_WORK TO BE COMPLETED_:
Go through the listing below and list every line with "family".

_MATERIAL SHOWN_:
◇ ◇ ◇

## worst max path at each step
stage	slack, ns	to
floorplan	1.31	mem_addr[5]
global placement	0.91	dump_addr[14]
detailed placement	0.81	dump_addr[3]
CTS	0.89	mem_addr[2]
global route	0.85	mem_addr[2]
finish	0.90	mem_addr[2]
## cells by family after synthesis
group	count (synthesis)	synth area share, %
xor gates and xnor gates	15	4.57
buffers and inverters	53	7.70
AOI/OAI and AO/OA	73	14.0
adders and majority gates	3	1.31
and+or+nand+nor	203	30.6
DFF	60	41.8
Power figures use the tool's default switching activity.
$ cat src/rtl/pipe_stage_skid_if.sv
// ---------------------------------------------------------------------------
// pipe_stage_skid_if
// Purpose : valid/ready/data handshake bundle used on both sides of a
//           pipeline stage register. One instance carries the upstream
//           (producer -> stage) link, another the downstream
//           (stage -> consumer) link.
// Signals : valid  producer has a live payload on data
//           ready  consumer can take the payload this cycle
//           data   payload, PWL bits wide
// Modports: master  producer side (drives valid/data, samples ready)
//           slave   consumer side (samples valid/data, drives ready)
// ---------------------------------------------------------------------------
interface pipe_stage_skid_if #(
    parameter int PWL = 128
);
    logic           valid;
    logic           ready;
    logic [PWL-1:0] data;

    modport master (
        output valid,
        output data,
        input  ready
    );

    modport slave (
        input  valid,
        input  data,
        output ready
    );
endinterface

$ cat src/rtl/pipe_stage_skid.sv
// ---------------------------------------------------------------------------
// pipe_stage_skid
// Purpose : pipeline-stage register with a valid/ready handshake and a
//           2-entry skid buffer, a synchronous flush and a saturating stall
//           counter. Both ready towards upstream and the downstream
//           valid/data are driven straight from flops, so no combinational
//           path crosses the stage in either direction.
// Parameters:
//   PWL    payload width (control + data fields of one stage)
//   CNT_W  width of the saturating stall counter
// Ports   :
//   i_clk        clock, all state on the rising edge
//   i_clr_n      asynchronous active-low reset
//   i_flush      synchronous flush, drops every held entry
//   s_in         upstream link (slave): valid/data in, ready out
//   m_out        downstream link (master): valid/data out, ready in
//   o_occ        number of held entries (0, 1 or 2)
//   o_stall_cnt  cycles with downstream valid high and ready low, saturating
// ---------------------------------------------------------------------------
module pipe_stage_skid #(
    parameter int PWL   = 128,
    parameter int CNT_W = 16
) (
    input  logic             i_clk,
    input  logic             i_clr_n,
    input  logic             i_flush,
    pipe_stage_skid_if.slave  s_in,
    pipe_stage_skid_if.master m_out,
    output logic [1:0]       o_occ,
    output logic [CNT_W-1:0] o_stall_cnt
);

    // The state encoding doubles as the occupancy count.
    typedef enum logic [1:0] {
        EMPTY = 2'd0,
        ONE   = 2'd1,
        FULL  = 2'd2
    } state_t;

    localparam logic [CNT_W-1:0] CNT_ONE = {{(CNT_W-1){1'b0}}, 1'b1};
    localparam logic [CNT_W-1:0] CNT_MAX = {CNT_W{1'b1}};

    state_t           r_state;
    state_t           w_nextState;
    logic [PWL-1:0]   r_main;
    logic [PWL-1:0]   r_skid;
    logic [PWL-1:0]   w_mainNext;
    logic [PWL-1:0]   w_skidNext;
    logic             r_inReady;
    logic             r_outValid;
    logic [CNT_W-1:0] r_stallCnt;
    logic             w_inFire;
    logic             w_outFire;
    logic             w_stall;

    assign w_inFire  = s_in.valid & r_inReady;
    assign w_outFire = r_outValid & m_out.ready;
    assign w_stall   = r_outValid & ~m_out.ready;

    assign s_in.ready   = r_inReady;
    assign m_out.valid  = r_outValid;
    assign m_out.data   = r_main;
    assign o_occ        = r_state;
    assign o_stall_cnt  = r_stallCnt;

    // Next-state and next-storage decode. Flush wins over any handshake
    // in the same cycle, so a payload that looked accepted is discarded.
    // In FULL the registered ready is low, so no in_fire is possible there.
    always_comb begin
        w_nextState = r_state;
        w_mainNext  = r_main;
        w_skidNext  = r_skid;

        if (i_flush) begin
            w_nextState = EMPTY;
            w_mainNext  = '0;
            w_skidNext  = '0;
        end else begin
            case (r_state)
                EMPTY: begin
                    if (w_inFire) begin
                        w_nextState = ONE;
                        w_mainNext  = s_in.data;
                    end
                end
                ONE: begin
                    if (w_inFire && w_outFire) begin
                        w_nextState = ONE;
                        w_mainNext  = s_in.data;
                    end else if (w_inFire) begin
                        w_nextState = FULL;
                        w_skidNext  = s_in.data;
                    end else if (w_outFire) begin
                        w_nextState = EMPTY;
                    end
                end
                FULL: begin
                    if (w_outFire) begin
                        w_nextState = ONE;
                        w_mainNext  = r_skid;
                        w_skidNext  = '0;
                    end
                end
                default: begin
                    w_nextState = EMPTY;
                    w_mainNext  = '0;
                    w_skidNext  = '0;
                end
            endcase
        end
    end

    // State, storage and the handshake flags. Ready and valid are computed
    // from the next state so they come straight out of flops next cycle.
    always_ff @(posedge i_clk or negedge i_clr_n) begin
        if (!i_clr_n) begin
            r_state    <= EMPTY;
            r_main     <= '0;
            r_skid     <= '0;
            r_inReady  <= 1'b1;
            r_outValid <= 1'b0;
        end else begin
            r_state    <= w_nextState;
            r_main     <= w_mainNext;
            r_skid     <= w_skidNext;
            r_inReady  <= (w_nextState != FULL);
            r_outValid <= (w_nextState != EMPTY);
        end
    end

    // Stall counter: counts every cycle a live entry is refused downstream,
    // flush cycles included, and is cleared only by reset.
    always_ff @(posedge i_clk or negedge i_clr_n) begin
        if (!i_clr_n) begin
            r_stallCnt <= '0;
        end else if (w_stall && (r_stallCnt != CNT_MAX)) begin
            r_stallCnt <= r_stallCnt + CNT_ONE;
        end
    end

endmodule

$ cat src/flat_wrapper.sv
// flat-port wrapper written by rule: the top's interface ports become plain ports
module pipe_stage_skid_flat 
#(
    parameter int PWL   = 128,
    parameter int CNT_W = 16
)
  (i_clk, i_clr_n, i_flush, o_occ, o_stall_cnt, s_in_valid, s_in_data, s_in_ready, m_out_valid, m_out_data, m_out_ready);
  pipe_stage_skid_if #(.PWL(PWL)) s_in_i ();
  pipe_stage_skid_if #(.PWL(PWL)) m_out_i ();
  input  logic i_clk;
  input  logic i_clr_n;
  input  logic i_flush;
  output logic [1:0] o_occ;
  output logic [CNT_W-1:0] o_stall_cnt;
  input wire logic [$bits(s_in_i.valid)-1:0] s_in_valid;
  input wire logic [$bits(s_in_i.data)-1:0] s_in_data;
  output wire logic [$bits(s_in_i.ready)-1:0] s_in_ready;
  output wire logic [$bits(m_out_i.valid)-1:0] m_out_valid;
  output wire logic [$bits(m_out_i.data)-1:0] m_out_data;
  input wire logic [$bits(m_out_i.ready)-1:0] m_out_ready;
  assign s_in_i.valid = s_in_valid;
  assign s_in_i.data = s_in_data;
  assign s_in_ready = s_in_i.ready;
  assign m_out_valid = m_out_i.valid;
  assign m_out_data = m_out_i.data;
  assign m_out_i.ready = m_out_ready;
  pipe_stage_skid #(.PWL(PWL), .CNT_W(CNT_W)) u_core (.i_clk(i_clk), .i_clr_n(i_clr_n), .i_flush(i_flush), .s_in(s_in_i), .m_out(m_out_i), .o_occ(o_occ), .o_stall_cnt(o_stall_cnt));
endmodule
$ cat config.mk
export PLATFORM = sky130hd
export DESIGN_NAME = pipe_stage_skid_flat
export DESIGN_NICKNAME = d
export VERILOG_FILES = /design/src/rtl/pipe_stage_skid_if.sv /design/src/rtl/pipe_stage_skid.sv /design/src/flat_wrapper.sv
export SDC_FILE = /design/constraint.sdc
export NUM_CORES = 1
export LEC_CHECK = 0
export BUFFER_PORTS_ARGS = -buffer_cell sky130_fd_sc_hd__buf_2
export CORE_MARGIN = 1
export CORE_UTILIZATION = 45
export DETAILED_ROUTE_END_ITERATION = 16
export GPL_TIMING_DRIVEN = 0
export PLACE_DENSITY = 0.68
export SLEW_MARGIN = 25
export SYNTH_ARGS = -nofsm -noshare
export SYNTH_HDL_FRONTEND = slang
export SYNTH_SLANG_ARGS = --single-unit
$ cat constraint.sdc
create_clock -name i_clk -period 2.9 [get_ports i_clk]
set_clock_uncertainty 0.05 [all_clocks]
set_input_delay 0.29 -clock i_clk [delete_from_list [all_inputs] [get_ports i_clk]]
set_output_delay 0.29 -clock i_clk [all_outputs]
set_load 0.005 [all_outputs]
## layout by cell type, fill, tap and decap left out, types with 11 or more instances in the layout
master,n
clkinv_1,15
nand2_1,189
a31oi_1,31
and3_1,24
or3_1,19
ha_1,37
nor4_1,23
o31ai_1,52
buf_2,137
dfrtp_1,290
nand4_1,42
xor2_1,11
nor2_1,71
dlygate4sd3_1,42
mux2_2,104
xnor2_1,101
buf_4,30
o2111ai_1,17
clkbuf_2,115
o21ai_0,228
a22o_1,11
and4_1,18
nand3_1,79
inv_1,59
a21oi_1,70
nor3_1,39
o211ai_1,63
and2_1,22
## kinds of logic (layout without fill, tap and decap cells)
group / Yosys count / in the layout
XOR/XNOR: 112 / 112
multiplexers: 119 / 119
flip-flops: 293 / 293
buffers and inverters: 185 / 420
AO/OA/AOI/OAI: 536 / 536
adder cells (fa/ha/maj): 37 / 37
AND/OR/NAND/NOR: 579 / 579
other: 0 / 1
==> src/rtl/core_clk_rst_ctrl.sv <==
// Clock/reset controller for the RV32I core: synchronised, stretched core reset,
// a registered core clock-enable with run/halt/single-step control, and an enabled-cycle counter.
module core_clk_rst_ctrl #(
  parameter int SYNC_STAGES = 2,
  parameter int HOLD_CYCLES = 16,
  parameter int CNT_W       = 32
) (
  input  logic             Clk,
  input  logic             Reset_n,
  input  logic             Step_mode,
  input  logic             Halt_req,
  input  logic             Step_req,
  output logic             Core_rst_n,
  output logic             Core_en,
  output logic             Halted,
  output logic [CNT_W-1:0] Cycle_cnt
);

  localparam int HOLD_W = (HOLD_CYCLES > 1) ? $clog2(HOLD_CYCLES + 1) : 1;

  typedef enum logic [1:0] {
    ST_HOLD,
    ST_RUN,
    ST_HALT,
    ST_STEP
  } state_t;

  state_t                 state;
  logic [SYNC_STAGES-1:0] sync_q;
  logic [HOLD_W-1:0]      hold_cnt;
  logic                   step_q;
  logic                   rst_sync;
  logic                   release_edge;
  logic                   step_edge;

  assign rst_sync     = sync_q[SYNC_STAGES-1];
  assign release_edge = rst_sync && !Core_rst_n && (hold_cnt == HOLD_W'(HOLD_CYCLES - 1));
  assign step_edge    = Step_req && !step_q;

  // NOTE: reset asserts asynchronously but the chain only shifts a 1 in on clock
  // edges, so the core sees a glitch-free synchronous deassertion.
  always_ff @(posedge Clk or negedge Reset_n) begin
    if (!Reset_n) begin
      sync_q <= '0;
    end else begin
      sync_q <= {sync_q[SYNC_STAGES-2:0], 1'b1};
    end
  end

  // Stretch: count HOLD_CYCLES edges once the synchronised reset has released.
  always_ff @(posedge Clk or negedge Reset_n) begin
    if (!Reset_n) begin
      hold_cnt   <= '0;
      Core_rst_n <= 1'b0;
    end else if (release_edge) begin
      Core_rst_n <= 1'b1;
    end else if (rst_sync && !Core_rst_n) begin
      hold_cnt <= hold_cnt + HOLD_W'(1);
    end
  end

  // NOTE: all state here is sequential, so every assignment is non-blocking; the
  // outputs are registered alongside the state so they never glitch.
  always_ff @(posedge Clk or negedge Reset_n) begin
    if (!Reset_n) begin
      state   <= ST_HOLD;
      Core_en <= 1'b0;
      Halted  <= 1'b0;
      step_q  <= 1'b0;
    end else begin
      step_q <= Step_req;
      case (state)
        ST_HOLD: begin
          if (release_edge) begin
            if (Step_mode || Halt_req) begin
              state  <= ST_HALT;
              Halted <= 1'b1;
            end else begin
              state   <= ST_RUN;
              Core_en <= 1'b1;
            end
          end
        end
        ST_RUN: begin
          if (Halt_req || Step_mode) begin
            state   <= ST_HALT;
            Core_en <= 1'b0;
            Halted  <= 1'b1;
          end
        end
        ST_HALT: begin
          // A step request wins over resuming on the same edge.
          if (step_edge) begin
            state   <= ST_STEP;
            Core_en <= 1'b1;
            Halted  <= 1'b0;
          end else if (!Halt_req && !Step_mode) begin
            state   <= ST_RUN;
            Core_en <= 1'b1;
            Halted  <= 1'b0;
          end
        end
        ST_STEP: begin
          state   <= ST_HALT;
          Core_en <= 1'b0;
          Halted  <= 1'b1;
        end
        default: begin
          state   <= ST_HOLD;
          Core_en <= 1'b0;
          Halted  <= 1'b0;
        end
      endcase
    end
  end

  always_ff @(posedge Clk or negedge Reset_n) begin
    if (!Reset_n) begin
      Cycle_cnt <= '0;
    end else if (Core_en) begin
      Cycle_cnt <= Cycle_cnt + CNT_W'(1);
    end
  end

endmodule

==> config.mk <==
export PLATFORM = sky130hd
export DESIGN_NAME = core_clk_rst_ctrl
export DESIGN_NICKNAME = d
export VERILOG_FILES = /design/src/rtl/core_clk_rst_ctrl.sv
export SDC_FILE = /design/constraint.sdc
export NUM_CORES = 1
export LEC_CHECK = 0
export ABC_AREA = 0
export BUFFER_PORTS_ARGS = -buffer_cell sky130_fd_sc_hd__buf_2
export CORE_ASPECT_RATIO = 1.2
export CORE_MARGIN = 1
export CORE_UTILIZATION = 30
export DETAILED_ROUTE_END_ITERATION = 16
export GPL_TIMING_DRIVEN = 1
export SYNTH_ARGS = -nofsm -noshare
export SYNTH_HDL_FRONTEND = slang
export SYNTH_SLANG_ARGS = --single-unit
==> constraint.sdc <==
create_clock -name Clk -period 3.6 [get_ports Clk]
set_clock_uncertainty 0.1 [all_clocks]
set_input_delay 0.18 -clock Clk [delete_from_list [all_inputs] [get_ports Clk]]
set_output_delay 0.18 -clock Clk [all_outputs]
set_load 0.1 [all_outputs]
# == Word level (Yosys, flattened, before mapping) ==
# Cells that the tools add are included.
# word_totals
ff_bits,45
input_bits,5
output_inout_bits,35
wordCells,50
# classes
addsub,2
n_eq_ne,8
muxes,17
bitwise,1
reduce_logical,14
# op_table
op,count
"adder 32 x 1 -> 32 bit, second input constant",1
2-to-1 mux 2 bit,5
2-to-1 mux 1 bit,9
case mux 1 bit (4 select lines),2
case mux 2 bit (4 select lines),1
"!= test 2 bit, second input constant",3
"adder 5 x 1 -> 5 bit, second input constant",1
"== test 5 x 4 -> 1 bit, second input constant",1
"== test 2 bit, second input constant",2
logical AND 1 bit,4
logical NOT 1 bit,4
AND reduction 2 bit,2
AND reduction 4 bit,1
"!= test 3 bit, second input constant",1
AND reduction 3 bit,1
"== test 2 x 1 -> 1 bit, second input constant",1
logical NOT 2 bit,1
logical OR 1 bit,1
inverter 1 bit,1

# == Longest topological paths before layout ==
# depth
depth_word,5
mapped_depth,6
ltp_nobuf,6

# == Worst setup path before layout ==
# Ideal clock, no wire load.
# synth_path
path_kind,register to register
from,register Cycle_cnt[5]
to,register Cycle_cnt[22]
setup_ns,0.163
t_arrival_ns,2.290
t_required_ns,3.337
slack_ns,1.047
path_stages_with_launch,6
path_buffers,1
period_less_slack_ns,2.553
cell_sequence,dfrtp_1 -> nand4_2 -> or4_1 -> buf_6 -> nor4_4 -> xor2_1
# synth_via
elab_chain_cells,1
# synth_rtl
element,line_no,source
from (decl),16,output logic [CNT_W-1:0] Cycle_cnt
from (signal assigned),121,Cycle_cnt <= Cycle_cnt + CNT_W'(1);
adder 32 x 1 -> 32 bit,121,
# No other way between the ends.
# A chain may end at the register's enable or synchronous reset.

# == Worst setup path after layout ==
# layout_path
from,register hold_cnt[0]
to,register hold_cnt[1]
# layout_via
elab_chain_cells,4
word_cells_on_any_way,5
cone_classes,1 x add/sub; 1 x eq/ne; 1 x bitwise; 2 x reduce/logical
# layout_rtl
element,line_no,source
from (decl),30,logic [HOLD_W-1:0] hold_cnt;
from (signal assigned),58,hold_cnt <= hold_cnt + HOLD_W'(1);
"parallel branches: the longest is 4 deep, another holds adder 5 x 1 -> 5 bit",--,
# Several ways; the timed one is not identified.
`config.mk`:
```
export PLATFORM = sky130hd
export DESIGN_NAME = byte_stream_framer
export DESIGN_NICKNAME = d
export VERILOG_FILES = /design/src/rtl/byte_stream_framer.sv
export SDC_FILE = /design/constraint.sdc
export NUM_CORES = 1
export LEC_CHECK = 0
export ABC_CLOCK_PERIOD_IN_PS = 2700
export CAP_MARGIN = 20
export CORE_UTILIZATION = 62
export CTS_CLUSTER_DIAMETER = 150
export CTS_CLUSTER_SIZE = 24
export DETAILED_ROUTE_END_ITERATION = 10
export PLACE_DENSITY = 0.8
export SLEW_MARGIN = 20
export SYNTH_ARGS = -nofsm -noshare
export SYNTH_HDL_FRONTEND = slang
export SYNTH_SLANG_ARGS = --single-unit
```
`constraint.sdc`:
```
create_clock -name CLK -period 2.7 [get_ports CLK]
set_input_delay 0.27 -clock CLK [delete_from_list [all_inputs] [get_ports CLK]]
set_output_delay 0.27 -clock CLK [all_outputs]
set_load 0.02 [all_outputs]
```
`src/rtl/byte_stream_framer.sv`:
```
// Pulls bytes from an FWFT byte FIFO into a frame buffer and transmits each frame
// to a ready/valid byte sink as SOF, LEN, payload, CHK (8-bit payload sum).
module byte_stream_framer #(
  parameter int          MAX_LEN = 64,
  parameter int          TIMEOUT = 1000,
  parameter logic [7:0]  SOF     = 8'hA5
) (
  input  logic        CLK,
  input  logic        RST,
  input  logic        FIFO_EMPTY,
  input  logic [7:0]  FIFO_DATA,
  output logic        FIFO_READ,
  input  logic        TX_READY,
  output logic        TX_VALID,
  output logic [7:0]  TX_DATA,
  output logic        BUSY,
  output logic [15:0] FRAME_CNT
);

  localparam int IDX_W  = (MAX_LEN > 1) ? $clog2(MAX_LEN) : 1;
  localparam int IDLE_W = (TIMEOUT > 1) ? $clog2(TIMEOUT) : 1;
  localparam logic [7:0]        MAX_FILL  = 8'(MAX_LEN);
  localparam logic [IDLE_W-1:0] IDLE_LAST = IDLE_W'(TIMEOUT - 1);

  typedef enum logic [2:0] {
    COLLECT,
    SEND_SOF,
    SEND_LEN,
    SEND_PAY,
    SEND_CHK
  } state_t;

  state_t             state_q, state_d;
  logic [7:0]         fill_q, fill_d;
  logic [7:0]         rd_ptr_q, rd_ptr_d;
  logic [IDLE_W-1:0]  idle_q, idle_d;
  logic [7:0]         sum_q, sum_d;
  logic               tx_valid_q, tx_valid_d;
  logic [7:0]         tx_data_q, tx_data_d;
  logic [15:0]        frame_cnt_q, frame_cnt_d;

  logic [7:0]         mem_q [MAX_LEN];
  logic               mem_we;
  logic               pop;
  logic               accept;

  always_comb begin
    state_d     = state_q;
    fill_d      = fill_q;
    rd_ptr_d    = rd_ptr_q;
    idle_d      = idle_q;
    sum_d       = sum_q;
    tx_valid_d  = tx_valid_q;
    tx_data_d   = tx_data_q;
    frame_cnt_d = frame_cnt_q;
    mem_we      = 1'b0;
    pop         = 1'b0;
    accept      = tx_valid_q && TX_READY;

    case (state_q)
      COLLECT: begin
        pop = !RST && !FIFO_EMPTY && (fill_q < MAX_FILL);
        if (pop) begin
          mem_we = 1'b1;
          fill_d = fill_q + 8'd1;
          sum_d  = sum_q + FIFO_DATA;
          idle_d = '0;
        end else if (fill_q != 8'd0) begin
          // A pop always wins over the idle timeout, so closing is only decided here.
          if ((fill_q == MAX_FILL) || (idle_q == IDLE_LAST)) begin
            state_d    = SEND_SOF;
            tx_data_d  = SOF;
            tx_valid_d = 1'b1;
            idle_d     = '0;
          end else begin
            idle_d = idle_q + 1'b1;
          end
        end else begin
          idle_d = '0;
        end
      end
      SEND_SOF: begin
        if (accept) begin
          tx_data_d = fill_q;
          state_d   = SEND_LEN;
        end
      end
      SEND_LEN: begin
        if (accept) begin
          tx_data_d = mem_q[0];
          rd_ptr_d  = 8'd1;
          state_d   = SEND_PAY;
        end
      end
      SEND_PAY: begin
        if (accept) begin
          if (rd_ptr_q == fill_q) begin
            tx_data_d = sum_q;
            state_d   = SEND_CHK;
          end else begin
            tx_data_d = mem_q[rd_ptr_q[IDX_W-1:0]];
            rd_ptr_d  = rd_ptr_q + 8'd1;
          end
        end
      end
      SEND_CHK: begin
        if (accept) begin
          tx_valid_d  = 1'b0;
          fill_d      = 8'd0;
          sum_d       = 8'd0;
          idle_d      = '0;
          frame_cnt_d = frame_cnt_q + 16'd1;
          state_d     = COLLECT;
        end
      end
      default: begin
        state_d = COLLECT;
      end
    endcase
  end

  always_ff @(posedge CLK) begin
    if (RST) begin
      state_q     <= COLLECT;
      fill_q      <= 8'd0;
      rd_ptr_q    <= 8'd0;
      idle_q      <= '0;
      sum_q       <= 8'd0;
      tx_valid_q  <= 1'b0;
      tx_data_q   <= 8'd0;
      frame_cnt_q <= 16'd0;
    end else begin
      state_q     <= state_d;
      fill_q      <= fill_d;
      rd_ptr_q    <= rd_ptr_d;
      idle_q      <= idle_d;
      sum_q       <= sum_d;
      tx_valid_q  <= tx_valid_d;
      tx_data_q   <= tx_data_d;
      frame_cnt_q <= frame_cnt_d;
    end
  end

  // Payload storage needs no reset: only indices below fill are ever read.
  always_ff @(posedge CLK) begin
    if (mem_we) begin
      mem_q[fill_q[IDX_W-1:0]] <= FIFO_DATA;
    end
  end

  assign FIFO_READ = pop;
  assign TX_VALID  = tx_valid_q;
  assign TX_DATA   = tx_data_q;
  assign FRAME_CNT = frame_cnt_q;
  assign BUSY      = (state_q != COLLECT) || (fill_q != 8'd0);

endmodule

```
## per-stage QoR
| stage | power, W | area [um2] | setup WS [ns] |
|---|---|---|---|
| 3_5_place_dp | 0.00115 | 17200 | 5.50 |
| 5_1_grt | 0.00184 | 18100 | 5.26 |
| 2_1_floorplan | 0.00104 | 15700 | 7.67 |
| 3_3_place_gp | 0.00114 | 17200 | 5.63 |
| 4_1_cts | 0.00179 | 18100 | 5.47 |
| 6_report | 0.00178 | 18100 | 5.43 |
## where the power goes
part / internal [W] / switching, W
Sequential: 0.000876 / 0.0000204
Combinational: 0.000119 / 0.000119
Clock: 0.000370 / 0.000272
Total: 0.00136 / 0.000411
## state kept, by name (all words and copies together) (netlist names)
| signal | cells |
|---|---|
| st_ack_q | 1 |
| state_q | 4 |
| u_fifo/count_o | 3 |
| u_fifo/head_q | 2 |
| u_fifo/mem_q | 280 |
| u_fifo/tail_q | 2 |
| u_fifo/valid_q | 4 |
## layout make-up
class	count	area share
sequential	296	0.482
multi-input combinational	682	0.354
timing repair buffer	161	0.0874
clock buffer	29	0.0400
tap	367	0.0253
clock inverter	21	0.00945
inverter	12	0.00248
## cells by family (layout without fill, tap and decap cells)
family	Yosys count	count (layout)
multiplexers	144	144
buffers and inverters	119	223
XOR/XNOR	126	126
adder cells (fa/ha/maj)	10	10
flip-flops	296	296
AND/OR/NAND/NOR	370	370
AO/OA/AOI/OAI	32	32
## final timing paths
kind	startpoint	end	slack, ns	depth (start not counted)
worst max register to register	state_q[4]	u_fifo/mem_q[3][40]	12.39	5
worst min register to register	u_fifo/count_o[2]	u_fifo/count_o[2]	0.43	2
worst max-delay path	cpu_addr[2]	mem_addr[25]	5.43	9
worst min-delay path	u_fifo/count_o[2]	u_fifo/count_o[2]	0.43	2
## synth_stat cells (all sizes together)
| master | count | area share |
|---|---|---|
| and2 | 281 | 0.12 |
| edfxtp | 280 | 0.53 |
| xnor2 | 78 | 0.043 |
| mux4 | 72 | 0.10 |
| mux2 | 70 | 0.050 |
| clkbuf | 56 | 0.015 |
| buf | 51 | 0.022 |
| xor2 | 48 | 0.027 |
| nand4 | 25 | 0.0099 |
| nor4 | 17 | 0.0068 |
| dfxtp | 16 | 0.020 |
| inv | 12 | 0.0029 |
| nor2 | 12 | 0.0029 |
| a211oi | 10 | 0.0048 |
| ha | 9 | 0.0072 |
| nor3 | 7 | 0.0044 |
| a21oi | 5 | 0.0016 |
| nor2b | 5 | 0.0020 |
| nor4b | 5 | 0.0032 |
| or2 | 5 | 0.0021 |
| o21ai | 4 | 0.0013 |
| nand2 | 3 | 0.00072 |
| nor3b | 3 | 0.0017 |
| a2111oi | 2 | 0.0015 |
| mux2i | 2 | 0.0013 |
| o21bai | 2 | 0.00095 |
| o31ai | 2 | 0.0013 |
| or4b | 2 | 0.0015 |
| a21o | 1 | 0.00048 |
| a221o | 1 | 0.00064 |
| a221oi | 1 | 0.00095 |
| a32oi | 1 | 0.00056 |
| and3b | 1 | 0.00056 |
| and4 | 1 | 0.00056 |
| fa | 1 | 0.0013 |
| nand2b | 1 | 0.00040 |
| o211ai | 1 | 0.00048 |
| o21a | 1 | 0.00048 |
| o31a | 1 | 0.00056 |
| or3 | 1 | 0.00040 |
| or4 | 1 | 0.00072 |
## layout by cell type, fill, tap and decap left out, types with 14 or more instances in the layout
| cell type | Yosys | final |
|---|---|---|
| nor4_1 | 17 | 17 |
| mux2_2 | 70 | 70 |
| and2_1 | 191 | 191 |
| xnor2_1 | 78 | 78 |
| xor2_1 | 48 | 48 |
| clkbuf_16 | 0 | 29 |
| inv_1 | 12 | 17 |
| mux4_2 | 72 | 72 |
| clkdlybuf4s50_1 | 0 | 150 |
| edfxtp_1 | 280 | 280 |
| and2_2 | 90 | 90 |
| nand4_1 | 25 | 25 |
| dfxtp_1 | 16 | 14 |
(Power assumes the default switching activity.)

◇ ◇ ◇

_EXERCISE OUTPUT_:
## cells by family after synthesis
## cells by family (layout without fill, tap and decap cells)
family	Yosys count	count (layout)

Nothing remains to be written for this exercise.